You’ve probably experienced the frustration of running out of charge on a mobile device. Power consumption is much more important on mobile than the backend where everything is plugged into the mains – that’s one reason why CPUs tend to be lower frequency on mobile as they require less power.

The OS itself is also much more aggressive about prolonging battery life on mobile. Approaches that might be viable on the backend, such as polling for data every second, are almost always not an option on mobile. Mobile operating systems will eagerly kill processes that use excessive resources, and it’s usually impossible to have a process running continuously in the background. In contrast, this is fairly simple to do on the backend.

Network connectivity

Backend servers have consistent network connections with great bandwidth and low latency. Mobile devices do not enjoy these luxuries! Their network connection is usually high latency, may have prolonged periods with no connection (e.g., long-haul flights with airplane mode enabled), and bandwidth can be low.

Process lifecycle differences

An application server that responds to HTTP requests will run continuously. That’s not the case on mobile. A user may switch between dozens of apps in a short period, and to save limited battery and compute resources, the OS may terminate these processes at any time without warning. While this may happen on the backend in extreme scenarios such as memory pressure, on mobile this is a daily fact of life.

Transactions versus user experience

Backend applications typically have short transactions – a HTTP request comes in, some operation occurs, and a response is returned to the client. On mobile, a user might open an app for a few minutes, but they might also use it for hours, performing hundreds or even thousands of interactions with the application during a single session. The data, context, and duration of traces captured can therefore be vastly different between backend and mobile applications.

Mobile runs in a single process

The majority of mobile apps run in a single process which means OTel collectors and exporters run in the same process. This is quite different to the backend where these components typically run in separate processes. If the process terminates on mobile due to a crash or an OS kill, without additional work to persist telemetry, data will be lost.

How do these constraints affect OTel on mobile?

Sending telemetry over poor network connection

Network connectivity is situational on mobile devices, making it necessary to plan for the worst case where telemetry cannot be delivered to your backend of choice. Even if you’re lucky enough to have a connection 95% of the time, that still means you could be missing 1 in 20 requests if you take the “fire and forget” approach. For mobile, where your app may be running on thousands of different devices, this can leave a substantial hole in your observability. It’s therefore essential to persist data before sending it.

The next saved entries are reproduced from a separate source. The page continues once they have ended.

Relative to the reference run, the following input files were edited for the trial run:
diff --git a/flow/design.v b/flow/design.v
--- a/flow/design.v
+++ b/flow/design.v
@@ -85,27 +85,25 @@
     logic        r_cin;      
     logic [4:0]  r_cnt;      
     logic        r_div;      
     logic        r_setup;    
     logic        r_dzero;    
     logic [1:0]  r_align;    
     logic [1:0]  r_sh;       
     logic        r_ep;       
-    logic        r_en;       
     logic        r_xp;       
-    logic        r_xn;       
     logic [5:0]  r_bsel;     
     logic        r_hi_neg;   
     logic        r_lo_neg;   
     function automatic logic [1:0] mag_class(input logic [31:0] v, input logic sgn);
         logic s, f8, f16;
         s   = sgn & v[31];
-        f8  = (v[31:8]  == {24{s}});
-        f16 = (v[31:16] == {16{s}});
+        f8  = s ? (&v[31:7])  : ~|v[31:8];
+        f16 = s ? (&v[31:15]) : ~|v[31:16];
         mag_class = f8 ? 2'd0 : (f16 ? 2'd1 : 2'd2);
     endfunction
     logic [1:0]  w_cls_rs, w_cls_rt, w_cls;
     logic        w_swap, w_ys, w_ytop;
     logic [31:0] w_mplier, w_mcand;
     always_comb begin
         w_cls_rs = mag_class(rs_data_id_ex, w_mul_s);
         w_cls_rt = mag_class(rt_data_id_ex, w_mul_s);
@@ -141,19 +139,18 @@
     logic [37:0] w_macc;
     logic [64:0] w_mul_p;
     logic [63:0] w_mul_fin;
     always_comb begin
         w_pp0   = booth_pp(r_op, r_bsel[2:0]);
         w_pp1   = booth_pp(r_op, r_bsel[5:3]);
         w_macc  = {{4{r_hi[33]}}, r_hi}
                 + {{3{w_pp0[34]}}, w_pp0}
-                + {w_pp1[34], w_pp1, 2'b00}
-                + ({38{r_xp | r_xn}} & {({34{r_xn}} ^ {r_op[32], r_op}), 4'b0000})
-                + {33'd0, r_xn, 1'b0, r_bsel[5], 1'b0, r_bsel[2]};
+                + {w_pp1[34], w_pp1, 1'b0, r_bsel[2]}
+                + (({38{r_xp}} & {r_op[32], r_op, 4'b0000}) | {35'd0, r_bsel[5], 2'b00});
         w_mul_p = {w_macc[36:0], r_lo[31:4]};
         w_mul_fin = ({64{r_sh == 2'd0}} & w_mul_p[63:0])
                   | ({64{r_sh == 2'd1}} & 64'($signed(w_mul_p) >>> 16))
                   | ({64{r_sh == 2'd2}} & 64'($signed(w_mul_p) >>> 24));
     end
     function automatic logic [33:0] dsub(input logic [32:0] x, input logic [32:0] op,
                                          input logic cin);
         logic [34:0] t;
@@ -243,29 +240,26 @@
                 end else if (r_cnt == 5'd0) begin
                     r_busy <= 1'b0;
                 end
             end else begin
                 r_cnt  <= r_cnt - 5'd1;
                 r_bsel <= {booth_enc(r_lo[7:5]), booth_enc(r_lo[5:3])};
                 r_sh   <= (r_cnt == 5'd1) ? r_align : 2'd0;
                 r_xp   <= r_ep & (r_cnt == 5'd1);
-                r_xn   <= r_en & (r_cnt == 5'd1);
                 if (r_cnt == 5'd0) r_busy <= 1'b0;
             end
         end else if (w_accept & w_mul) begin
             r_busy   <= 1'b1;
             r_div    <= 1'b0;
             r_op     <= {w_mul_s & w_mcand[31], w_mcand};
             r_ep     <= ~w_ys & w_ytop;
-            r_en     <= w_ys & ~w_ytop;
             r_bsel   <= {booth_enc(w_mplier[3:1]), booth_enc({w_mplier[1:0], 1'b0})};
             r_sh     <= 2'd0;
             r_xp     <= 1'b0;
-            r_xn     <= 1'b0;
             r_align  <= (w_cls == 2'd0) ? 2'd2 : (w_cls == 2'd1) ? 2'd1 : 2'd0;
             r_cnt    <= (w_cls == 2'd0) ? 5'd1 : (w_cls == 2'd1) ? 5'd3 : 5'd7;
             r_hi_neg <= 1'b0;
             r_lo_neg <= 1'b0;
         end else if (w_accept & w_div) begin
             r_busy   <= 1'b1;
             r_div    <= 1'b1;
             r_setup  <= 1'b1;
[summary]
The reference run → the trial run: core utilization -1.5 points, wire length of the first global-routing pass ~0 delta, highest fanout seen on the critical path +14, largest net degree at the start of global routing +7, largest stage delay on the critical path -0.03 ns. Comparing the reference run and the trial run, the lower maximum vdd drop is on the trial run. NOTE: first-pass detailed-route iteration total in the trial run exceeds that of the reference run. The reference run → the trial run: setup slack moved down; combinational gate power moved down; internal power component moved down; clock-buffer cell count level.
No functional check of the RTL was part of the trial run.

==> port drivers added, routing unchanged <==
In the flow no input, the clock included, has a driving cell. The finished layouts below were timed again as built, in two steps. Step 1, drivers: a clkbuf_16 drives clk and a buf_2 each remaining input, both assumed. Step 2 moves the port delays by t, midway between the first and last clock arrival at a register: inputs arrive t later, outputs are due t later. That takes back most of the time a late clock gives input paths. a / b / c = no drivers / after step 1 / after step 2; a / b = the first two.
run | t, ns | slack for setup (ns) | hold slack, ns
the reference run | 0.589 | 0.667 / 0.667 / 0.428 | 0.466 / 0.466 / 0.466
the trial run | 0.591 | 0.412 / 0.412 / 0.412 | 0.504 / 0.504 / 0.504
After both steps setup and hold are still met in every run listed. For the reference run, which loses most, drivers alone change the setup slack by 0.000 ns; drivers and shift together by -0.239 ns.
Context: an optimization exercise on an open-source flow, tuned for small area. The choices shown serve that exercise and are no tape-out recipe.
In this exercise RTL edits were held to simulation tests only and were not proved equivalent to the original.

## north
==> flow/design.v <==
package cachePkg;
    typedef logic [31:0] word_t;
    typedef logic [31:0] addr_t;
    typedef logic [25:0] tag_t;    
    typedef logic [2:0] index_t;   
    typedef struct packed {
        logic ren;
        logic wen;
        addr_t addr;
        word_t store;
    } cpuReq_t;
    typedef struct packed {
        logic hit;       
        word_t load;
    } cpuResp_t;
    typedef struct packed {
        logic ren;
        logic wen;
        addr_t addr;
        word_t store;
    } memReq_t;
    typedef struct packed {
        logic busy;      
        word_t load;
    } memResp_t;
    typedef enum logic [2:0] {
        compareTag,
        writeBack0,
        writeBack1,
        allocate0,
        allocate1
    } ctrlState_t;
endpackage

Persisting data may sound straightforward – it’s just writing a bunch of data to disk, right? Unfortunately, on mobile, this simple act introduces a whole bunch of complexity. First, the average mobile device does not have much free disk space, so the amount of telemetry that can be persisted needs to be limited in some way. This requires picking a strategy to delete telemetry data. Common strategies involve prioritizing the newest and most important types rather than stale data.

Second, it’s necessary to deal with I/O errors, potential schema changes depending on how the data is persisted, and data being sent from a different process (and maybe even a different day) from when it was captured. If engineers forget to deal with this complexity, then subtle bugs can creep into your data pipeline that impact your observability.

Handling process termination (crashes or OS kills)

If a process terminates on mobile, it’s necessary to immediately save any captured telemetry. This is partly due to poor network connections as discussed previously, but also because blocking the UI thread with HTTP requests on process termination can lead to blockages and ANRs.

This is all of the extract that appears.